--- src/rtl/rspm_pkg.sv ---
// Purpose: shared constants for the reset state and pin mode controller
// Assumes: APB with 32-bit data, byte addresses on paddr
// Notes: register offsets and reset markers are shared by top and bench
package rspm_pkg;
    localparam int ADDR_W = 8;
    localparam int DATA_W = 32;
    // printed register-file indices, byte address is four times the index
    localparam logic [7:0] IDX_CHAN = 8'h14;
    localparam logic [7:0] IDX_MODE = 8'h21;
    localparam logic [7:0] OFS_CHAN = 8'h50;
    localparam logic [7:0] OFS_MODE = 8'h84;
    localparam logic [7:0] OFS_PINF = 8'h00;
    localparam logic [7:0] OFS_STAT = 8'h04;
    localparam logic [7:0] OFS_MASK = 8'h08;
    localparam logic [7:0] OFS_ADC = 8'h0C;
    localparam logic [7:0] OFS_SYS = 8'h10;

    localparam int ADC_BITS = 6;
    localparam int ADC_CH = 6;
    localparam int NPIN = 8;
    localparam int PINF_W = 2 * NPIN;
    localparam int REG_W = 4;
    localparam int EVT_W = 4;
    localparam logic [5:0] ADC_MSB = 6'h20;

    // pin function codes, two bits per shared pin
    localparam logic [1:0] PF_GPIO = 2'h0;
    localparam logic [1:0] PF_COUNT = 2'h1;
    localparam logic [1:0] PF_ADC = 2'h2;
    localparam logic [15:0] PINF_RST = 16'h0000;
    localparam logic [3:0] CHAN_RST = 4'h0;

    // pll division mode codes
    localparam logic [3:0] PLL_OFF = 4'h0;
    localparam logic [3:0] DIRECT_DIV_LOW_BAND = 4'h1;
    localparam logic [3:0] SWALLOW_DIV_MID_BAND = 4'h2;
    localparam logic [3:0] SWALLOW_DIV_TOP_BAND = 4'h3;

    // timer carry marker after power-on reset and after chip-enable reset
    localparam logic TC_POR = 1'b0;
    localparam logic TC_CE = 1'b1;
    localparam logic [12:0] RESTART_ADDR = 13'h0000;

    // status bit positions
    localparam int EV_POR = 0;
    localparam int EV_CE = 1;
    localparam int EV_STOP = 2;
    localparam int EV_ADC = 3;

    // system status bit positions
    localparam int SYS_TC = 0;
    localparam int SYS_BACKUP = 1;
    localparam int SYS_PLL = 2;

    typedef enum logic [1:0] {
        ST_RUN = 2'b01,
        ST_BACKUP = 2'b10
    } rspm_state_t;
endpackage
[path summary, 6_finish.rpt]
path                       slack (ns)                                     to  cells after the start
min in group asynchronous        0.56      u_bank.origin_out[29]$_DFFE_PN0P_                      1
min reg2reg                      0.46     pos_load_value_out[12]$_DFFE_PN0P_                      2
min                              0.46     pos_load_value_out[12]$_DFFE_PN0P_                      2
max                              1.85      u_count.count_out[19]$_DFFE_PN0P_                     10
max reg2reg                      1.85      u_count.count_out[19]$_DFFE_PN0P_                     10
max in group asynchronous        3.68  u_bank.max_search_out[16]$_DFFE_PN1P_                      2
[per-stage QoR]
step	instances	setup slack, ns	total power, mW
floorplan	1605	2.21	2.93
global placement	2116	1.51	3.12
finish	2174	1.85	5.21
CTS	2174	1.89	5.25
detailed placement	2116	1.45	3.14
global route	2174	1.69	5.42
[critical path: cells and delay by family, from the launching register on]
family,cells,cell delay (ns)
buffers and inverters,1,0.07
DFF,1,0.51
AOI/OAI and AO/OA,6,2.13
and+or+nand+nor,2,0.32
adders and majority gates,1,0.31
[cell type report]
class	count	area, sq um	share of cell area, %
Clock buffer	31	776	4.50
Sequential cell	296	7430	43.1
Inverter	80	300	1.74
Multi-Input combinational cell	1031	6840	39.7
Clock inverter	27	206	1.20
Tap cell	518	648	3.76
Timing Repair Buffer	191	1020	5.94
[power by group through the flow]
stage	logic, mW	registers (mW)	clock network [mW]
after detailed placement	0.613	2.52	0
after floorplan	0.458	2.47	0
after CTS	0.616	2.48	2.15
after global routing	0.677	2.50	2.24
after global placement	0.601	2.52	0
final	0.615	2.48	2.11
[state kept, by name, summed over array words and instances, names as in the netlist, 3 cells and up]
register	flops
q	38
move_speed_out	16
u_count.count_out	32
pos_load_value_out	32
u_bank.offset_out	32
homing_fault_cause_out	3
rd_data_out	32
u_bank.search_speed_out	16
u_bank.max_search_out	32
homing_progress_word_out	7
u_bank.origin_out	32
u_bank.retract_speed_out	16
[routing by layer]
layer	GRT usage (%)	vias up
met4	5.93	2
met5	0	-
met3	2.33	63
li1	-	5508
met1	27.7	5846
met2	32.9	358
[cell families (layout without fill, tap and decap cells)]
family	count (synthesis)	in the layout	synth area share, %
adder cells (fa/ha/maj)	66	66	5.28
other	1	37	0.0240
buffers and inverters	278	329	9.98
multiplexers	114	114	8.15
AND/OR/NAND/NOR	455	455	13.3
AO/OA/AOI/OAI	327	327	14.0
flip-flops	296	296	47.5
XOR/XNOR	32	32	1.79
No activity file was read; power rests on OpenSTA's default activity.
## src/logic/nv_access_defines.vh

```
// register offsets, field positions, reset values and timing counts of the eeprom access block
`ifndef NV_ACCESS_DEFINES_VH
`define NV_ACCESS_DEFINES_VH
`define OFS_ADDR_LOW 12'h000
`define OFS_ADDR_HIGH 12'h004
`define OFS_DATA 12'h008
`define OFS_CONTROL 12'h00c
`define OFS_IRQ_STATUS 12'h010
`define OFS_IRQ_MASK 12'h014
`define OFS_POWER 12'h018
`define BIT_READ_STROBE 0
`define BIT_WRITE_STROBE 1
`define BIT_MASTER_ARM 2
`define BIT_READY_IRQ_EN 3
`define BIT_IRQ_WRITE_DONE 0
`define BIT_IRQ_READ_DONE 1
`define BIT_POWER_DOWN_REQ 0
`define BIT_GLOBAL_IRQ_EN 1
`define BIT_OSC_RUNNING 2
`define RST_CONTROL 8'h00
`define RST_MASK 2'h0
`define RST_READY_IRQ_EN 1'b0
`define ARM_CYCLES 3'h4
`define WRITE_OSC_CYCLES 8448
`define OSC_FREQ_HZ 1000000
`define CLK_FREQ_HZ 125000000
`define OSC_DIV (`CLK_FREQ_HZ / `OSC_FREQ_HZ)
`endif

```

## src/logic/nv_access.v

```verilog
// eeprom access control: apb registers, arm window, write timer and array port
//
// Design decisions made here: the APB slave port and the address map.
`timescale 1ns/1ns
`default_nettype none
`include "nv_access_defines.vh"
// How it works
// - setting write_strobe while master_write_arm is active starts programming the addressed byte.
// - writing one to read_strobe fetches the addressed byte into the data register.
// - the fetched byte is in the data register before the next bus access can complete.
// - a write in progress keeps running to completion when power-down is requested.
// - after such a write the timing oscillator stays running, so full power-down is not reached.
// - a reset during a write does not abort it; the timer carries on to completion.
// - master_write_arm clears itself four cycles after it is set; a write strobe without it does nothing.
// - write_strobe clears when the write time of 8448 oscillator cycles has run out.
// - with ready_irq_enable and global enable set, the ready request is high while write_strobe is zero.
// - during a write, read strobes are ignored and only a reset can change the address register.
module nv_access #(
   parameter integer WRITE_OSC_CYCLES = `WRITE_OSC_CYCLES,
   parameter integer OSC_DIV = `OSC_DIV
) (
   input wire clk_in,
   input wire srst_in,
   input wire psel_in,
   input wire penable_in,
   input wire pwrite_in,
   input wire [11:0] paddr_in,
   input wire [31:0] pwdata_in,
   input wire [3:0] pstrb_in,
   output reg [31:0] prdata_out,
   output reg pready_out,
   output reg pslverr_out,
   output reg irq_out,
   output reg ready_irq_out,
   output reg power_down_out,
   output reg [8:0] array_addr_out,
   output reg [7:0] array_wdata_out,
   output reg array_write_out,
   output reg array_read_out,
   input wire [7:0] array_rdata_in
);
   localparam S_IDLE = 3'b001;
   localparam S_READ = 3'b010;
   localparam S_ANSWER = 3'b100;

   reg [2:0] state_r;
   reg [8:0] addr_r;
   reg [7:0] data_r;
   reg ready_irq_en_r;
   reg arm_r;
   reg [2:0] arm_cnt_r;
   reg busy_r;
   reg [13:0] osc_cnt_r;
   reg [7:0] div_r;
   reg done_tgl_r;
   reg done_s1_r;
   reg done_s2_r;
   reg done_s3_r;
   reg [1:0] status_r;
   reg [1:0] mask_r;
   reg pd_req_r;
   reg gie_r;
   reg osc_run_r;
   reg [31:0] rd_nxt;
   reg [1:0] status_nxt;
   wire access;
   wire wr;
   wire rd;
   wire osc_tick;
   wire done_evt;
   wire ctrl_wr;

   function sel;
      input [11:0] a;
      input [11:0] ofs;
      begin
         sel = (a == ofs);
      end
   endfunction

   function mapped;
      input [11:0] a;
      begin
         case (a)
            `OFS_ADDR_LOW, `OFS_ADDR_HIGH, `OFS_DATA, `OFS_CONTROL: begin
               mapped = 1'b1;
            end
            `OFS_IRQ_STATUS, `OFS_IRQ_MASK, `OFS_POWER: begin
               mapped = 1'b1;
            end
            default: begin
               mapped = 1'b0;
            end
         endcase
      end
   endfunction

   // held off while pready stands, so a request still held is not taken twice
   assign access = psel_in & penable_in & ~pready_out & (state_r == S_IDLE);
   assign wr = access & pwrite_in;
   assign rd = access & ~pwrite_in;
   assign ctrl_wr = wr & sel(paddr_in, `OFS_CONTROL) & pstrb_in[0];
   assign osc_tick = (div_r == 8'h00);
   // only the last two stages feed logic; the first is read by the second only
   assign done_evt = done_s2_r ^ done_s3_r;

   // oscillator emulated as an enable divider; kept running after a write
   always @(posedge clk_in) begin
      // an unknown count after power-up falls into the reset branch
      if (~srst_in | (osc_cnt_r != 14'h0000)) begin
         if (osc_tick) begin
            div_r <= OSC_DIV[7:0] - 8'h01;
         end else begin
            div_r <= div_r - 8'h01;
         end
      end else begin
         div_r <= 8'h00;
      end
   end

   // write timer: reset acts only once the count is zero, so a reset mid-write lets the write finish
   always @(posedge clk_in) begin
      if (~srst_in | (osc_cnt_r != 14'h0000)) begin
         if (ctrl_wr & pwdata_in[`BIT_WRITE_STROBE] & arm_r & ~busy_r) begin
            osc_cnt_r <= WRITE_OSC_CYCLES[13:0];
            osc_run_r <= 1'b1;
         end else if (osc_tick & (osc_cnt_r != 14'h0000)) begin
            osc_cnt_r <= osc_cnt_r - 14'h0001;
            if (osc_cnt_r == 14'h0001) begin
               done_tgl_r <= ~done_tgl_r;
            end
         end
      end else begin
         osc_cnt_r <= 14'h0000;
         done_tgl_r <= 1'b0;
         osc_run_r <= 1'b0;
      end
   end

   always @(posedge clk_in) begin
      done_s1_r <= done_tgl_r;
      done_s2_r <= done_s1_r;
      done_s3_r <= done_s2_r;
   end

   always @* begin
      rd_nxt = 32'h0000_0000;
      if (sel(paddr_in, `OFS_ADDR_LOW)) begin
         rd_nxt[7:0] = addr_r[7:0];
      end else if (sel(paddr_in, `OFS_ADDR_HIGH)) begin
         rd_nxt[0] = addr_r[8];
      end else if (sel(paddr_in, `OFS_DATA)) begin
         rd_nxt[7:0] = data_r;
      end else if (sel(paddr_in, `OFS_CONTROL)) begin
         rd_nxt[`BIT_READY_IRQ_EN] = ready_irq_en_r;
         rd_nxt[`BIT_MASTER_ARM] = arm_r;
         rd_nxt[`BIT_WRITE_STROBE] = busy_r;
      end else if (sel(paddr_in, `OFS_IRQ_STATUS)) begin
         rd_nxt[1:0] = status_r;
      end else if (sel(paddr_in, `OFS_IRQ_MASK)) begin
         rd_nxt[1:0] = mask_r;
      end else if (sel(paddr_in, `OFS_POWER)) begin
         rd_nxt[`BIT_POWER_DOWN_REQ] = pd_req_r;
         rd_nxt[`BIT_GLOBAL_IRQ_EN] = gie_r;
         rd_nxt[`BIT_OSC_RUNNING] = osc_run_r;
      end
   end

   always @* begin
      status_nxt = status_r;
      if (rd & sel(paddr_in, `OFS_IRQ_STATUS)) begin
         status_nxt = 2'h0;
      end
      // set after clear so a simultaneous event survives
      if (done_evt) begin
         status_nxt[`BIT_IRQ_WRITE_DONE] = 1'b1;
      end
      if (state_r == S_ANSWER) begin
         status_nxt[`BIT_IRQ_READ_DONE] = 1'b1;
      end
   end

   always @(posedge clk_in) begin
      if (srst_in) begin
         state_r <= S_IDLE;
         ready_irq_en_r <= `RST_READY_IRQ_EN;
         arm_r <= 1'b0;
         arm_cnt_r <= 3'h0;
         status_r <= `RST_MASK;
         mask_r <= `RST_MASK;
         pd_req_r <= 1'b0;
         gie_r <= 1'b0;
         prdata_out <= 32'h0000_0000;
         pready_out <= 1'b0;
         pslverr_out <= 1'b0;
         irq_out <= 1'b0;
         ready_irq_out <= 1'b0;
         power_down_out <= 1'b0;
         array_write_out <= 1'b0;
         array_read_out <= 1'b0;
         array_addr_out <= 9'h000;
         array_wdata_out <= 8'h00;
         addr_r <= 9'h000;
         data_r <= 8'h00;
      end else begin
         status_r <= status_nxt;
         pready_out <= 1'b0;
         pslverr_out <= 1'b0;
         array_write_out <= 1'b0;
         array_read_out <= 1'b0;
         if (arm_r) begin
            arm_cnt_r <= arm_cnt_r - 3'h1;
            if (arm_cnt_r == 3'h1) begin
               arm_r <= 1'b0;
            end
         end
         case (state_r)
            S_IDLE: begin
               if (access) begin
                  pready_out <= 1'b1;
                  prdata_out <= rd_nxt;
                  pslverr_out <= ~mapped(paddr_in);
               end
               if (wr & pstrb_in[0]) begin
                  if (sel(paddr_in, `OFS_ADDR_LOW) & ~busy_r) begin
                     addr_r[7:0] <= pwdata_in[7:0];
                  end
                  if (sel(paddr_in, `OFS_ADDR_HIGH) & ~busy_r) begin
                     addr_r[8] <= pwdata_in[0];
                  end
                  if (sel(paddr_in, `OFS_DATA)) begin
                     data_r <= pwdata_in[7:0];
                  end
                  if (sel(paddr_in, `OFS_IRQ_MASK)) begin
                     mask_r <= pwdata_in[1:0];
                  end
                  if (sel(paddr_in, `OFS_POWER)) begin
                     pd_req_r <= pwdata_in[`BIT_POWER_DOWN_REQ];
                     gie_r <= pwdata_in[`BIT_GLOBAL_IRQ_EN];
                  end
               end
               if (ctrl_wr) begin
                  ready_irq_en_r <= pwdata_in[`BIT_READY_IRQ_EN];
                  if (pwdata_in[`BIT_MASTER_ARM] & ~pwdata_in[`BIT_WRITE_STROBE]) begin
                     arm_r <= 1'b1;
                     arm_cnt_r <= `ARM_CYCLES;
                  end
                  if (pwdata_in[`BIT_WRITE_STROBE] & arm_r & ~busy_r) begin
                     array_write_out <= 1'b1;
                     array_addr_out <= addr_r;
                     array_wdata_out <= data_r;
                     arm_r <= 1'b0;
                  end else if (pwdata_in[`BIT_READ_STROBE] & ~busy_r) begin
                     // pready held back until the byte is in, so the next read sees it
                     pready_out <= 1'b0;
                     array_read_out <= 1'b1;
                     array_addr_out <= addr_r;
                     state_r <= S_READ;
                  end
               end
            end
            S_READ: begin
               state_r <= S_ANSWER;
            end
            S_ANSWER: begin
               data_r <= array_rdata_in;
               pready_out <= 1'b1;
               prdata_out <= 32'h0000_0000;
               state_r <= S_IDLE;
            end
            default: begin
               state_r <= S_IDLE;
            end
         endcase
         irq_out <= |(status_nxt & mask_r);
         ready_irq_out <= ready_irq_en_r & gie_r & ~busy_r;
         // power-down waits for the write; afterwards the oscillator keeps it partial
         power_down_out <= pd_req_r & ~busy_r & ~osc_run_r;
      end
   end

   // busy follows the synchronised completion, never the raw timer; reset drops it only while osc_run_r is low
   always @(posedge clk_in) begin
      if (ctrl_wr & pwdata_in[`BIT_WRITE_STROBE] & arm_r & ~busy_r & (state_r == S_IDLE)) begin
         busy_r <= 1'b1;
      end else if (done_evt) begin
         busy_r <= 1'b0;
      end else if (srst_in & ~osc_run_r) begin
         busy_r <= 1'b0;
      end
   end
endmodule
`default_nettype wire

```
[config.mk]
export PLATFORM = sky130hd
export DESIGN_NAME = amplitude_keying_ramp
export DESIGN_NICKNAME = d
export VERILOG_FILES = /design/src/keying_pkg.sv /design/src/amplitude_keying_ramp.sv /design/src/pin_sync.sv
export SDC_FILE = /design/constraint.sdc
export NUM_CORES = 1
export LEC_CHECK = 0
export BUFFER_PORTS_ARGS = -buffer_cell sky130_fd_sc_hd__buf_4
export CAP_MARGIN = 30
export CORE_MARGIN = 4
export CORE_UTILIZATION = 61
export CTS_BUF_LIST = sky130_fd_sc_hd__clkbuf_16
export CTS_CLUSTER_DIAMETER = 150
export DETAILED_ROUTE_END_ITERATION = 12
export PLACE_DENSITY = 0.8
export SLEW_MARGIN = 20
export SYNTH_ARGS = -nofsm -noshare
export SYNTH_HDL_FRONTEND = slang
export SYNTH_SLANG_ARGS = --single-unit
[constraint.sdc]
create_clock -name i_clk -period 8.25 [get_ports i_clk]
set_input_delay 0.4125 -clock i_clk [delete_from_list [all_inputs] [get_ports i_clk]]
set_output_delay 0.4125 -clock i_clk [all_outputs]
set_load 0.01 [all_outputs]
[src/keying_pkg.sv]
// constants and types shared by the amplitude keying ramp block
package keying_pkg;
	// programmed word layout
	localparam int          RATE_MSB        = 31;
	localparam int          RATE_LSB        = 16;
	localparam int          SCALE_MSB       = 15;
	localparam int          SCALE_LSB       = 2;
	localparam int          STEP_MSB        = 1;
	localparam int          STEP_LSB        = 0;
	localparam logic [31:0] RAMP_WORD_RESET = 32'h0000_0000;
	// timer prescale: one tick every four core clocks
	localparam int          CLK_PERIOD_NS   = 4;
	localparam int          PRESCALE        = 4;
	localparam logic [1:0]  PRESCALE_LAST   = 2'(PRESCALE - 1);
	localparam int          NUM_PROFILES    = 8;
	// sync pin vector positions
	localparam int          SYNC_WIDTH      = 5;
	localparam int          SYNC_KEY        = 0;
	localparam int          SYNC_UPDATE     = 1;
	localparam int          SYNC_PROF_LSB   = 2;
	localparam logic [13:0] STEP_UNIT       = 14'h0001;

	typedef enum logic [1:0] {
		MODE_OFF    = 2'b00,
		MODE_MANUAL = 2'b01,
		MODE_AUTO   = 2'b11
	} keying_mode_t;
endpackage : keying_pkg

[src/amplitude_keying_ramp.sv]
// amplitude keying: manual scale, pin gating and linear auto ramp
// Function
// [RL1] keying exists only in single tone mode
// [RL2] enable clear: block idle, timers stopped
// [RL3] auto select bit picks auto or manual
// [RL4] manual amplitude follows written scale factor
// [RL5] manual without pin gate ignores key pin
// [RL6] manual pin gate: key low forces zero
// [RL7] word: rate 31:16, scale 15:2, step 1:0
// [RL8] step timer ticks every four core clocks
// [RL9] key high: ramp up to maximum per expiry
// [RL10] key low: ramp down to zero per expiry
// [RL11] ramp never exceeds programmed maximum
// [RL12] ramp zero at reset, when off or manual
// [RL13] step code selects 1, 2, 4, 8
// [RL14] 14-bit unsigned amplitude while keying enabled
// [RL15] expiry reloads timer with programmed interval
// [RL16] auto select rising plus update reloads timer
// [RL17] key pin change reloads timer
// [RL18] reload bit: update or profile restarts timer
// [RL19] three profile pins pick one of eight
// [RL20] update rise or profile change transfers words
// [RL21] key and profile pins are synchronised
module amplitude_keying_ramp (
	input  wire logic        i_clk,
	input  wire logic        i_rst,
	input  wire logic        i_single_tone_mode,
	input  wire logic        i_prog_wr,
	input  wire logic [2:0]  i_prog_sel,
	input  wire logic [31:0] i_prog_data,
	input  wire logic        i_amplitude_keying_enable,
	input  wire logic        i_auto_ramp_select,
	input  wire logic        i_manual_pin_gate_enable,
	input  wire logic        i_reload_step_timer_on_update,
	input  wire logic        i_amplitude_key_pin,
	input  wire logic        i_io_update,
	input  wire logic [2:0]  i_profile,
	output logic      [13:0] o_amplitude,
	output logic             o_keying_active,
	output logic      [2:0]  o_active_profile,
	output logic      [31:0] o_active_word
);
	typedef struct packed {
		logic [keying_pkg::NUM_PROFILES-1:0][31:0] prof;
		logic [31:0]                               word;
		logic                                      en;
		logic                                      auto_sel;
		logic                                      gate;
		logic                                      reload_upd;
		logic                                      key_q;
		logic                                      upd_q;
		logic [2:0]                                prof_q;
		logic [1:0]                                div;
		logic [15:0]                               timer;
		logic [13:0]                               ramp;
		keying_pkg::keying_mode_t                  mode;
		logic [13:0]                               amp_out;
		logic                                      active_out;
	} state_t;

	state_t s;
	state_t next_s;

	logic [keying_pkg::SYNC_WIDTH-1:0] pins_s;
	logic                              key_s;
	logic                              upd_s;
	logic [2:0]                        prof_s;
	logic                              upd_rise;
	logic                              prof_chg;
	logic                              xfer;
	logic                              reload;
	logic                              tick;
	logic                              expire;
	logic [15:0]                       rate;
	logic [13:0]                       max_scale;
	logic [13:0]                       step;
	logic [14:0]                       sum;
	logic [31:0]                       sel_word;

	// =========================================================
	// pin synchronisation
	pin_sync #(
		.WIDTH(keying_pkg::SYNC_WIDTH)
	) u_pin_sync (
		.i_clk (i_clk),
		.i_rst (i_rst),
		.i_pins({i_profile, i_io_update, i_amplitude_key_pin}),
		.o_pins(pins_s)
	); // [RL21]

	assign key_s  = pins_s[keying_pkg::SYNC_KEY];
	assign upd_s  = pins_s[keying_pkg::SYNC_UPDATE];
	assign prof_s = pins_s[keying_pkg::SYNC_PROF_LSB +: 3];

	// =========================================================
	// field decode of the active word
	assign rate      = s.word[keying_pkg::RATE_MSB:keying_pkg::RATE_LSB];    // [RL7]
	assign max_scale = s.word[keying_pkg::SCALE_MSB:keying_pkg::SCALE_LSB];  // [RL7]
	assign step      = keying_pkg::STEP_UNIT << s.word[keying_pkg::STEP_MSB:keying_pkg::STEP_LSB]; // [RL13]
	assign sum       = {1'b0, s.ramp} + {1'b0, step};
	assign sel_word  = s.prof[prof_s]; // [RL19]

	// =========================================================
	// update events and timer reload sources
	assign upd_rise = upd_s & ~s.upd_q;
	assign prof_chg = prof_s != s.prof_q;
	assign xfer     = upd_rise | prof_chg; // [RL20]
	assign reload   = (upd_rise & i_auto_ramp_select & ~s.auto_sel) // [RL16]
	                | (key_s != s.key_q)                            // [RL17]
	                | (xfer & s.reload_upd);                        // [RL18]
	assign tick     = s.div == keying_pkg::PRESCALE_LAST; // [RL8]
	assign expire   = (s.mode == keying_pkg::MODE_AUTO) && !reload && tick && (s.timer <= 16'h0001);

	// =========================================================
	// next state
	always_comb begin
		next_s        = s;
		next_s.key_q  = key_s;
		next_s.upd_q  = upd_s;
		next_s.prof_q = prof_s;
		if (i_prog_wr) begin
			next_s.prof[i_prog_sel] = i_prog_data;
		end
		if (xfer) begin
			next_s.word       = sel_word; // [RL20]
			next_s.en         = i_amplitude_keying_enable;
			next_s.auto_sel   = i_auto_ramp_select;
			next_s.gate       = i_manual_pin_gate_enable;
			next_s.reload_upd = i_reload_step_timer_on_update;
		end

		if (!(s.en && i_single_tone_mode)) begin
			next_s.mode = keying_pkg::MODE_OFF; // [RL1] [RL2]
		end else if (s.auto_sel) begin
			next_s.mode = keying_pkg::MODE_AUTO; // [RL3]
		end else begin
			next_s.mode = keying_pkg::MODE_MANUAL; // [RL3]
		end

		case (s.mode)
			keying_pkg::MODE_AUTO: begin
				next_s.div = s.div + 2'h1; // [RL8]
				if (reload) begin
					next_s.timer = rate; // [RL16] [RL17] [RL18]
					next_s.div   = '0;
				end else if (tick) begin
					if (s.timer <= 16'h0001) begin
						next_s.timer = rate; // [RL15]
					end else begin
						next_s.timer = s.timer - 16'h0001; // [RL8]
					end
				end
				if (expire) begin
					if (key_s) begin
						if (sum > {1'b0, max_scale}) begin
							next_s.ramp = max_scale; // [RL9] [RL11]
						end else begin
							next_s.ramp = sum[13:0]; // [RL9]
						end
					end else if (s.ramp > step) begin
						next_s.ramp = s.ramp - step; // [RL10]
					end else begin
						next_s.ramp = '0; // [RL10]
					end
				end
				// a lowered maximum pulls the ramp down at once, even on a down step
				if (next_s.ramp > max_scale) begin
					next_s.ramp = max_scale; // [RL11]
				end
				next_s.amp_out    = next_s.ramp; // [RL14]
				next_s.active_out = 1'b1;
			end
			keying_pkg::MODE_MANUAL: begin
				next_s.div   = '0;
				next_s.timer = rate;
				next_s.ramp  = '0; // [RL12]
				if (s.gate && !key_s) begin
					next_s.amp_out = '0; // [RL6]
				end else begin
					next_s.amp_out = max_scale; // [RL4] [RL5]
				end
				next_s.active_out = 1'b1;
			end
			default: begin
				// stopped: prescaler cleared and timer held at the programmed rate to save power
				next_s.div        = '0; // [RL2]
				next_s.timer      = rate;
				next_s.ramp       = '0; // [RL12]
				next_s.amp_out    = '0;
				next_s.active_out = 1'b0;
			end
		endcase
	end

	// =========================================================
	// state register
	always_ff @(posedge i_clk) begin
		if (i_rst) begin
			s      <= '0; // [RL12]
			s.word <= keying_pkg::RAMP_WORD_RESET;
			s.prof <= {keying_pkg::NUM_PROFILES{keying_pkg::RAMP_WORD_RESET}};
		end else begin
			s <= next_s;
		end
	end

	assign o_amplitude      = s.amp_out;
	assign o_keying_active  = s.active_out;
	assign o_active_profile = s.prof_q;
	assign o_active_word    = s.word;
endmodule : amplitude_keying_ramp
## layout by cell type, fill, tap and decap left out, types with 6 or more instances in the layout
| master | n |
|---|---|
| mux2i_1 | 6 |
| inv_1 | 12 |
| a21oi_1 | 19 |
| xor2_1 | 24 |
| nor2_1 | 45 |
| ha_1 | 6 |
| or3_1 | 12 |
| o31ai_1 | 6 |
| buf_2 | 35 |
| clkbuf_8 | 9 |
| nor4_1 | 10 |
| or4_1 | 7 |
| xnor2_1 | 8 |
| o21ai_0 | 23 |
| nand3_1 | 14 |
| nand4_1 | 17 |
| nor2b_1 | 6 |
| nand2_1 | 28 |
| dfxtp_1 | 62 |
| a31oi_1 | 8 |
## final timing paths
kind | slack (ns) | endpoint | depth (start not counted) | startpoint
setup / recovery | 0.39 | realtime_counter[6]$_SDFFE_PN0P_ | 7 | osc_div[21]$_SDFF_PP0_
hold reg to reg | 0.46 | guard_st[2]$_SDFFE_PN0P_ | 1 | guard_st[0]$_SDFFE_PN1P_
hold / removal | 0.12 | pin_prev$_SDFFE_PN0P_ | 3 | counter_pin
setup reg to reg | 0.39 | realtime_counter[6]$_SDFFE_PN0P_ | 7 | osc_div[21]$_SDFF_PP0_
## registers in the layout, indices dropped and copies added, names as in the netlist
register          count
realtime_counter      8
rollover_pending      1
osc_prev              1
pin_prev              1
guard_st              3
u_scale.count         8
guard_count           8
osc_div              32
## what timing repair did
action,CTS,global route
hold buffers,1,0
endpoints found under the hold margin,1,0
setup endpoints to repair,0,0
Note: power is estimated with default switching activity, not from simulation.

» **WHAT THE TASK ASKS**: Give the number of lines in the listing that contain the word "inverters", leaving out all other words.

» **RESULT FOR THIS EXERCISE**: 2